** Opening GIVEN DATA block **
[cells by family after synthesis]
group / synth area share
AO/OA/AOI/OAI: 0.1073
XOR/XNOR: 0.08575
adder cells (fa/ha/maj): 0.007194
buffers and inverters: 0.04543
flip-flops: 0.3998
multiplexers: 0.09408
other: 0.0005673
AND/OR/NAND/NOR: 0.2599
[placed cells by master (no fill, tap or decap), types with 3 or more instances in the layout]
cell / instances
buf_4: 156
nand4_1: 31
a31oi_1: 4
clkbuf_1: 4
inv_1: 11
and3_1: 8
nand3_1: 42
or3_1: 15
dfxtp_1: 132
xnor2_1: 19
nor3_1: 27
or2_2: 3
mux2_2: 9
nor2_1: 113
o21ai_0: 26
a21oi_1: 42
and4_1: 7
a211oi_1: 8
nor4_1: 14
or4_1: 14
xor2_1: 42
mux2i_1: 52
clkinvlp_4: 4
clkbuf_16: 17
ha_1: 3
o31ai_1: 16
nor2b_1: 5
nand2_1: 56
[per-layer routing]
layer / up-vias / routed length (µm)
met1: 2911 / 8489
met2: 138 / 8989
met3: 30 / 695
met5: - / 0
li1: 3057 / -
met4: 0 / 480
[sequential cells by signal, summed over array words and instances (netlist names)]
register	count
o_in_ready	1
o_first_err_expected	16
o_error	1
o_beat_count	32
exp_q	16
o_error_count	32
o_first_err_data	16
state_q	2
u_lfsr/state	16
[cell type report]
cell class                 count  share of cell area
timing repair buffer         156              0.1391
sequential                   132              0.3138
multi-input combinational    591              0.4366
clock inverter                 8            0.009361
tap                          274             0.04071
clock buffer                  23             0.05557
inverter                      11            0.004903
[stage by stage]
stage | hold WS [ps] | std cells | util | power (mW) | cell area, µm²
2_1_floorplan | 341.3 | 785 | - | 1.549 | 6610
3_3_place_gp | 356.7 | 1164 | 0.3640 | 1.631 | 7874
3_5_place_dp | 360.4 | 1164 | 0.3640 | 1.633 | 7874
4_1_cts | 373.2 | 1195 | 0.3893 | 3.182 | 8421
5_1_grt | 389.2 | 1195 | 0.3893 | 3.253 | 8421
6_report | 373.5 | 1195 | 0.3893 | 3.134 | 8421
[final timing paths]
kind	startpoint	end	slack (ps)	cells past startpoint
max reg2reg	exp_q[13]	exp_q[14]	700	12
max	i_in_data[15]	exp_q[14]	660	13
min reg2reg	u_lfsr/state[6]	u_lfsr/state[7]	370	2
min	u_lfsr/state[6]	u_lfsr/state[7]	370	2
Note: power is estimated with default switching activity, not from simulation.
`config.mk`:
```
export PLATFORM = sky130hd
export DESIGN_NAME = uart_word_assembler
export DESIGN_NICKNAME = d
export VERILOG_FILES = /design/src/rtl/uart_word_assembler.sv
export SDC_FILE = /design/constraint.sdc
export NUM_CORES = 1
export LEC_CHECK = 0
export BUFFER_PORTS_ARGS = -buffer_cell sky130_fd_sc_hd__buf_4
export CAP_MARGIN = 25
export CELL_PAD_IN_SITES_DETAIL_PLACEMENT = 0
export CELL_PAD_IN_SITES_GLOBAL_PLACEMENT = 1
export CORE_MARGIN = 1
export CORE_UTILIZATION = 31
export CTS_BUF_LIST = sky130_fd_sc_hd__clkbuf_4 sky130_fd_sc_hd__clkbuf_8
export DETAILED_ROUTE_END_ITERATION = 12
export GPL_TIMING_DRIVEN = 0
export PLACE_DENSITY = 0.61
export SETUP_SLACK_MARGIN = 0.02
export SYNTH_ARGS = -nofsm -noshare
export SYNTH_HDL_FRONTEND = slang
export SYNTH_SLANG_ARGS = --single-unit
```
`constraint.sdc`:
```
create_clock -name clk -period 3.25 [get_ports clk]
set_input_delay 0.65 -clock clk [delete_from_list [all_inputs] [get_ports clk]]
set_output_delay 0.65 -clock clk [all_outputs]
set_load 0.02 [all_outputs]
```
[src/rtl/uart_pkg.sv]
// uart_pkg: shared receiver definitions
// Contents: rx FSM state encoding and the UART data-bit count.
package uart_pkg;
    localparam int UART_DATA_BITS = 8;
    typedef enum logic [1:0] {
        RX_IDLE,
        RX_START,
        RX_DATA,
        RX_STOP
    } rx_state_t;
endpackage

[src/rtl/sync_fifo.sv]
// sync_fifo: first-word-fall-through synchronous FIFO
// Ports: clock, reset_n (async active-low); i_wr_en/i_wr_data write side;
//   i_rd_en pops the head when o_valid; o_rd_data head word (0 while empty);
//   o_valid non-empty; o_full; o_count occupancy.
// A write while full is accepted only if a read happens in the same cycle.
module sync_fifo #(
    parameter int WIDTH = 8,
    parameter int DEPTH = 8
) (
    input  logic                     clock,
    input  logic                     reset_n,
    input  logic                     i_wr_en,
    input  logic [WIDTH-1:0]         i_wr_data,
    input  logic                     i_rd_en,
    output logic [WIDTH-1:0]         o_rd_data,
    output logic                     o_valid,
    output logic                     o_full,
    output logic [$clog2(DEPTH):0]   o_count
);
    localparam int AW = $clog2(DEPTH);
    localparam logic [AW:0] DEPTH_C = (AW + 1)'(DEPTH);
    localparam logic [AW-1:0] PTR_ONE = AW'(1);

    logic [WIDTH-1:0] r_mem [DEPTH];
    logic [AW-1:0]    r_wr_ptr;
    logic [AW-1:0]    r_rd_ptr;
    logic [AW:0]      r_count;
    logic             w_wr;
    logic             w_rd;

    assign o_valid   = r_count != '0;
    assign o_full    = r_count == DEPTH_C;
    assign w_rd      = i_rd_en && o_valid;
    assign w_wr      = i_wr_en && (!o_full || w_rd);
    assign o_rd_data = o_valid ? r_mem[r_rd_ptr] : '0;
    assign o_count   = r_count;

    always_ff @(posedge clock or negedge reset_n) begin
        if (!reset_n) begin
            r_wr_ptr <= '0;
            r_rd_ptr <= '0;
            r_count  <= '0;
        end else begin
            if (w_wr) r_wr_ptr <= r_wr_ptr + PTR_ONE;
            if (w_rd) r_rd_ptr <= r_rd_ptr + PTR_ONE;
            r_count <= r_count + (AW + 1)'(w_wr) - (AW + 1)'(w_rd);
        end
    end

    always_ff @(posedge clock) begin
        if (w_wr) r_mem[r_wr_ptr] <= i_wr_data;
    end
endmodule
** Closing GIVEN DATA block **
TASK DESCRIPTION:
List the lines of the entries that include "layer".

ANSWER FOR THE TASK:
[per-layer routing]
layer / up-vias / routed length (µm)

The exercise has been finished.